> **DATA TO USE**:

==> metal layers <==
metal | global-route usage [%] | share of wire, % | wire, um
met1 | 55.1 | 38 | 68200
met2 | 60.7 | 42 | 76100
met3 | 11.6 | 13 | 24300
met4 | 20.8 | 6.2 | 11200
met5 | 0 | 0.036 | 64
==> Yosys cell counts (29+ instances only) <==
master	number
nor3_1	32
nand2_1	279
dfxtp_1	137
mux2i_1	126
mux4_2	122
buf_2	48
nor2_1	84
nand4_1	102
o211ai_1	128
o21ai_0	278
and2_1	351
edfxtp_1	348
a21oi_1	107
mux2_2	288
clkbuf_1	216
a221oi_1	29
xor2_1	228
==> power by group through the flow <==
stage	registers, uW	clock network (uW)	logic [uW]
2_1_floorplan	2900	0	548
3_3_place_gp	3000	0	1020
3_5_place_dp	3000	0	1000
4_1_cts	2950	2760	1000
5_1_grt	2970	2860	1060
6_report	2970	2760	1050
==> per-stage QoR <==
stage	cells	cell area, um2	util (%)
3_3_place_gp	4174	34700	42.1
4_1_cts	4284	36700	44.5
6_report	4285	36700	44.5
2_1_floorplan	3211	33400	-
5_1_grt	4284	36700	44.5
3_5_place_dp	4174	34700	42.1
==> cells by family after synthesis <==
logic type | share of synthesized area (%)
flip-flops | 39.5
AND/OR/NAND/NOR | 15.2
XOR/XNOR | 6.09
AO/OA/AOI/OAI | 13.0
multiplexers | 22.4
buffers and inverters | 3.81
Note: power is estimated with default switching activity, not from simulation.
$ cat config.mk
export PLATFORM = sky130hd
export DESIGN_NAME = csiu_top
export DESIGN_NICKNAME = d
export VERILOG_FILES = /design/src/csiu_pkg.sv /design/src/csiu_sync.sv /design/src/csiu_sticky.sv /design/src/csiu_top.sv
export VERILOG_INCLUDE_DIRS = /design/src
export SDC_FILE = /design/constraint.sdc
export NUM_CORES = 1
export LEC_CHECK = 0
export BUFFER_PORTS_ARGS = -buffer_cell sky130_fd_sc_hd__buf_2
export CAP_MARGIN = 20
export CORE_MARGIN = 2
export CORE_UTILIZATION = 57
export DETAILED_ROUTE_END_ITERATION = 10
export PLACE_DENSITY = 0.83
export SYNTH_ARGS = -nofsm -noshare
export SYNTH_HDL_FRONTEND = slang
export SYNTH_SLANG_ARGS = --single-unit
$ cat constraint.sdc
create_clock -name sys_clk -period 3.5 [get_ports sys_clk]
set_clock_uncertainty 0.15 [all_clocks]
set_input_delay 0 -clock sys_clk [delete_from_list [all_inputs] [get_ports sys_clk]]
set_output_delay 0 -clock sys_clk [all_outputs]
set_load 0.005 [all_outputs]
$ cat src/csiu_cfg.svh
// Constants of the clock status and interrupt unit: register offsets,
// field positions, reset values and synchroniser depth.
// Assumes it is included by bare name from the top-level design file.
//
// What this block does
// Synthesizer PLL unlock latch with its enable set pulls the interrupt low.
// Oscillator PLL unlock latch with its enable set pulls the interrupt low.
// Each input's loss-of-signal latch with its enable set pulls interrupt low.
// Reference status change in either direction, when enabled, pulls interrupt low.
// Holdover latch with its enable set pulls the interrupt low.
// Enables are read/write, reset to 0; disabled sources never assert interrupt.
// Synthesizer unlock latch reads 0 after any unlock since clear, else 1.
// Oscillator unlock latch reads 0 after any unlock since clear, else 1.
// Writing 1 to a PLL unlock latch clears it and its pending interrupt.
// Each input latch reads 0 after any loss of signal since clear, else 1.
// Writing 1 to an input latch clears it and its pending interrupt.
// Two-bit read-only field reports the input the selector currently uses.
// Each PLL live lock bit reads 0 during unlock and feeds its latch.
// Each input live activity bit reads 0 on loss of signal, else 1.
// Reference latch reads 0 if reference lost since clear, else 1.
// Writing 1 to the reference latch clears it and its pending interrupt.
// Holdover latch reads 0 after any holdover since clear; write 1 clears.
// Live reference bit reads 1 when present, 0 when absent; feeds latch.
// Interrupt output is active-low OR of enabled pending sources, held until cleared.

`ifndef CSIU_CFG_SVH
`define CSIU_CFG_SVH

// ----------------------------------------------------------------------------
// Register offsets
// ----------------------------------------------------------------------------
`define CSIU_ADDR_IRQ_EN_LOCK   8'h68
`define CSIU_ADDR_IRQ_EN_REF    8'h69
`define CSIU_ADDR_LATCHED_LOCK  8'h6c
`define CSIU_ADDR_LIVE_LOCK     8'h6d
`define CSIU_ADDR_LATCHED_REF   8'h6e
`define CSIU_ADDR_LIVE_REF      8'h6f

// ----------------------------------------------------------------------------
// Field positions (source index equals bit position in the lock registers)
// ----------------------------------------------------------------------------
`define CSIU_BIT_SYNTH          5
`define CSIU_BIT_OSC            4
`define CSIU_BIT_INPUT_HI       3
`define CSIU_BIT_SEL_LO         6
`define CSIU_BIT_REF            1
`define CSIU_BIT_HOLD           0
`define CSIU_SRC_HOLD           6

// ----------------------------------------------------------------------------
// Reset values
// ----------------------------------------------------------------------------
`define CSIU_RST_IRQ_EN         8'h00
`define CSIU_RST_RDATA          8'h00
`define CSIU_RST_LIVE           11'h1fe
`define CSIU_RST_REF_PREV       1'b1
`define CSIU_RST_IRQ_N          1'b1
`define CSIU_SYNC_STAGES        2

`endif

$ cat src/csiu_pkg.sv
// Types shared by the clock status and interrupt unit.
// Assumes csiu_cfg.svh is available on the include path.
package csiu_pkg;

  // --------------------------------------------------------------------------
  // Live indicators from the detectors and the input selector.
  // --------------------------------------------------------------------------
  typedef struct packed {
    logic [1:0] selected_input_code;
    logic       synth_pll_lock_live_n;
    logic       osc_pll_lock_live_n;
    logic [3:0] input_active_live;
    logic       reference_present_live;
    logic       holdover_live_n;
    logic       synth_calibration_active;
  } csiu_live_t;

  // --------------------------------------------------------------------------
  // One register access from the serial port decoder.
  // --------------------------------------------------------------------------
  typedef struct packed {
    logic       rd;
    logic       wr;
    logic [7:0] addr;
    logic [7:0] wdata;
  } csiu_reg_req_t;

endpackage : csiu_pkg
--- src/rtl/sdram_seq_defs.svh ---
// Offsets, field positions and reset values of the sequencer and address unit.
`ifndef SDRAM_SEQ_DEFS_SVH
`define SDRAM_SEQ_DEFS_SVH
`define REG_CTRL 8'h00
`define REG_STATUS 8'h04
`define REG_PROG_ADDR 8'h08
`define REG_PROG_DATA 8'h0c
`define REG_LOOP_COUNT 8'h10
`define REG_LAYER_SEL 8'h14
`define REG_LAYER_ROW 8'h18
`define REG_LAYER_WIDTH 8'h1c
`define REG_LAYER_FMT 8'h20
`define REG_LOGICAL 8'h24
`define REG_PHYSICAL 8'h28
`define CTRL_START_BIT 0
`define CTRL_BUSY_BIT 0
`define CTRL_PWRDN_BIT 1
`define WORD_ADDR_HI 12
`define WORD_ADDR_LO 6
`define WORD_FLOW_HI 5
`define WORD_FLOW_LO 4
`define WORD_FLOW_TOP 12
`define LOOP_COUNT_RESET 8'h01
`define ROW_LO 12
`endif

--- src/rtl/sdram_seq_pkg.sv ---
// Types shared by the sequencer, the array model and the bench.
package sdram_seq_pkg;
  typedef enum logic [2:0] {
    CMD_NOP = 3'h0, CMD_BST = 3'h1, CMD_READ = 3'h2, CMD_WRITE = 3'h3,
    CMD_ACTIVATE = 3'h4, CMD_PRECHARGE_ALL = 3'h5, CMD_REFRESH = 3'h6,
    CMD_MODE_SET = 3'h7
  } sdram_cmd_t;
  typedef enum logic [2:0] {
    FLOW_RUN = 3'h0, FLOW_RET = 3'h1, FLOW_CALL = 3'h2, FLOW_LOOP = 3'h3,
    FLOW_PDE = 3'h6, FLOW_PDX = 3'h7
  } flow_t;
  typedef struct packed {
    logic rasN;
    logic casN;
    logic weN;
    logic autoPrecharge;
    logic valid;
  } sdram_pins_t;
endpackage
$ cat src/verilog/ccr_pkg.sv
// Package with register map, reset values and field positions of the charger config registers
package ccr_pkg;

    // ==========================================================
    // Bus geometry
    // ==========================================================
    localparam int unsigned CCR_DATA_W = 32;
    localparam int unsigned CCR_IDX_W = 6;
    localparam int unsigned CCR_IDX_LSB = 2;

    // ==========================================================
    // Register indices (byte address is four times the index)
    // ==========================================================
    localparam logic [5:0] CCR_IDX_CONFIG_ONE = 6'h04;
    localparam logic [5:0] CCR_IDX_CONFIG_TWO = 6'h05;
    localparam logic [5:0] CCR_IDX_STATUS = 6'h10;

    // ==========================================================
    // Reset values
    // ==========================================================
    localparam logic [7:0] CCR_CONFIG_ONE_RST = 8'h01;
    localparam logic [7:0] CCR_CONFIG_TWO_RST = 8'h80;

    // ==========================================================
    // Field positions
    // ==========================================================
    localparam int unsigned CCR_POS_CHARGER_ON = 0;
    localparam int unsigned CCR_POS_SLOWDOWN = 7;
    localparam int unsigned CCR_POS_PRECHARGE = 6;
    localparam int unsigned CCR_POS_VOLT_HI = 5;
    localparam int unsigned CCR_POS_VOLT_LO = 4;
    localparam int unsigned CCR_POS_STS_THERMAL = 0;
    localparam int unsigned CCR_POS_STS_PATH = 1;
    localparam int unsigned CCR_POS_STS_SLOW = 2;

    // ==========================================================
    // Timing
    // ==========================================================
    localparam int unsigned CCR_SLOW_DIVIDE = 2;
    localparam int unsigned CCR_SYNC_STAGES = 2;

endpackage : ccr_pkg
==> src/hw/rds_sequencer.sv <==
// Recovery and descent flight-state sequencer, states 7 to 11
// Notes on behaviour
// - Descending below main altitude fires main fuse
// - Rising descent rate fires main while check enabled
// - Failure check disabled five seconds after drogue
// - Main firing stamps time, moves to state 8
// - Filtered-pressure landing stamps time, enters state 9
// - Landed: beeping on, log ten seconds, state 10
// - Stop logging, write summaries, then state 11
// - Beep once per second forever in state 11
// - Flush log to card every 200 ms
// - Fire regardless of fuse detection, stamp issue time
// - Estimates update every 10 ms cycle
module rds_sequencer
  import rds_pkg::*;
#(
  parameter int unsigned CYCLE_LEN = CYCLE_CLKS
) (
  input wire logic clock,
  input wire logic rst_n,
  input wire logic drogue_deployed,
  input wire logic [rds_pkg::ALT_W-1:0] main_alt,
  input wire logic [rds_pkg::ALT_W-1:0] altitude,
  input wire logic descending,
  input wire logic descent_rate_rising,
  input wire logic landing_detected,
  input wire logic fuse_present,
  input wire logic summary_done,
  output logic main_fuse_fire,
  output logic stamp_valid,
  output logic [1:0] stamp_kind,
  output logic [rds_pkg::TIME_W-1:0] stamp_time,
  output logic estimate_update,
  output logic logging_active,
  output logic log_flush,
  output logic summary_write,
  output logic buzzer,
  output logic [3:0] flight_state
);
  import rds_pkg::*;

  if (CYCLE_LEN < 2) begin
    $error("rds_sequencer CYCLE_LEN must be at least 2");
  end

  // ------------------------------------------------------------
  // Measurement cycle and time base
  // ------------------------------------------------------------
  logic cycle_tick;
  rds_tick_counter #(
    .LENGTH(CYCLE_LEN)
  ) u_cycle (
    .clock(clock),
    .rst_n(rst_n),
    .restart(1'b0),
    .tick(cycle_tick)
  );
  assign estimate_update = cycle_tick;

  logic [TIME_W-1:0] time_reg;
  always_ff @(posedge clock or negedge rst_n) begin
    if (!rst_n) begin
      time_reg <= '0;
    end else if (cycle_tick) begin
      time_reg <= time_reg + 1'b1;
    end
  end

  // ------------------------------------------------------------
  // State machine
  // ------------------------------------------------------------
  rds_state_e state_reg;
  rds_state_e state_next;
  logic [9:0] timer_reg;
  logic fail_check_reg;
  logic main_fired_reg;
  logic fire_cond;

  // Fuse presence is deliberately ignored: a false negative must not block firing
  assign fire_cond = !main_fired_reg && descending &&
    ((altitude < main_alt) || (fail_check_reg && descent_rate_rising));

  always_comb begin
    state_next = state_reg;
    unique case (state_reg)
      RDS_IDLE: if (drogue_deployed) state_next = RDS_DROGUE;
      RDS_DROGUE: if (fire_cond) state_next = RDS_AWAIT_LAND;
      RDS_AWAIT_LAND: if (landing_detected) state_next = RDS_LANDED;
      RDS_LANDED: begin
        if (cycle_tick && timer_reg == 10'(POST_LAND_TICKS - 1)) begin
          state_next = RDS_STOP_REC;
        end
      end
      RDS_STOP_REC: if (summary_done) state_next = RDS_BEEP;
      RDS_BEEP: state_next = RDS_BEEP;
    endcase
  end

  always_ff @(posedge clock or negedge rst_n) begin
    if (!rst_n) begin
      state_reg <= RDS_IDLE;
    end else begin
      state_reg <= state_next;
    end
  end

  // One timer serves the failure window, the post-landing window and the beep period
  always_ff @(posedge clock or negedge rst_n) begin
    if (!rst_n) begin
      timer_reg <= '0;
    end else if (state_next != state_reg) begin
      timer_reg <= '0;
    end else if (cycle_tick) begin
      if (state_reg == RDS_BEEP && timer_reg == 10'(BEEP_PERIOD_TICKS - 1)) begin
        timer_reg <= '0;
      end else if (timer_reg != 10'h3ff) begin
        timer_reg <= timer_reg + 1'b1;
      end
    end
  end

  always_ff @(posedge clock or negedge rst_n) begin
    if (!rst_n) begin
      fail_check_reg <= 1'b0;
    end else if (state_reg == RDS_IDLE && drogue_deployed) begin
      fail_check_reg <= 1'b1;
    end else if (state_next != RDS_DROGUE ||
                 (cycle_tick && timer_reg == 10'(FAIL_TICKS - 1))) begin
      fail_check_reg <= 1'b0;
    end
  end

  always_ff @(posedge clock or negedge rst_n) begin
    if (!rst_n) begin
      main_fired_reg <= 1'b0;
      main_fuse_fire <= 1'b0;
    end else begin
      main_fuse_fire <= (state_reg == RDS_DROGUE) && fire_cond;
      if (state_reg == RDS_DROGUE && fire_cond) main_fired_reg <= 1'b1;
    end
  end

  // ------------------------------------------------------------
  // Timestamps
  // ------------------------------------------------------------
  always_ff @(posedge clock or negedge rst_n) begin
    if (!rst_n) begin
      stamp_valid <= 1'b0;
      stamp_kind <= 2'h0;
      stamp_time <= '0;
    end else begin
      stamp_valid <= 1'b0;
      if (state_reg == RDS_DROGUE && fire_cond) begin
        stamp_valid <= 1'b1;
        stamp_kind <= STAMP_MAIN;
        stamp_time <= time_reg;
      end else if (state_reg == RDS_AWAIT_LAND && landing_detected) begin
        stamp_valid <= 1'b1;
        stamp_kind <= STAMP_LAND;
        stamp_time <= time_reg;
      end
    end
  end

  // ------------------------------------------------------------
  // Logging, flush and summary
  // ------------------------------------------------------------
  logic [4:0] flush_reg;
  always_ff @(posedge clock or negedge rst_n) begin
    if (!rst_n) begin
      logging_active <= 1'b0;
      flush_reg <= '0;
      log_flush <= 1'b0;
      summary_write <= 1'b0;
    end else begin
      logging_active <= (state_next == RDS_DROGUE) || (state_next == RDS_AWAIT_LAND) ||
        (state_next == RDS_LANDED);
      log_flush <= 1'b0;
      if (!logging_active) begin
        flush_reg <= '0;
      end else if (cycle_tick) begin
        if (flush_reg == 5'(FLUSH_TICKS - 1)) begin
          flush_reg <= '0;
          log_flush <= 1'b1;
        end else begin
          flush_reg <= flush_reg + 1'b1;
        end
      end
      summary_write <= (state_next == RDS_STOP_REC);
    end
  end

  // ------------------------------------------------------------
  // Buzzer and state code
  // ------------------------------------------------------------
  always_ff @(posedge clock or negedge rst_n) begin
    if (!rst_n) begin
      buzzer <= 1'b0;
    end else if (state_reg == RDS_BEEP) begin
      buzzer <= timer_reg < 10'(BEEP_ON_TICKS);
    end else if (state_reg == RDS_LANDED) begin
      buzzer <= timer_reg[5];
    end else begin
      buzzer <= 1'b0;
    end
  end

  always_comb begin
    unique case (state_reg)
      RDS_AWAIT_LAND: flight_state = STATE_CODE_AWAIT_LAND;
      RDS_LANDED: flight_state = STATE_CODE_LANDED;
      RDS_STOP_REC: flight_state = STATE_CODE_STOP_REC;
      RDS_BEEP: flight_state = STATE_CODE_BEEP;
      default: flight_state = STATE_CODE_DROGUE;
    endcase
  end

  // Remembers any earlier pulse so a second one is caught however late it comes
  logic fired_seen_reg;
  always_ff @(posedge clock or negedge rst_n) begin
    if (!rst_n) begin
      fired_seen_reg <= 1'b0;
    end else if (main_fuse_fire) begin
      fired_seen_reg <= 1'b1;
    end
  end
endmodule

> **TASK REQUIREMENTS**: Show each line of the data that contains the string "cells".

> **SOLUTION TO THIS PROBLEM**:
stage	cells	cell area, um2	util (%)
==> cells by family after synthesis <==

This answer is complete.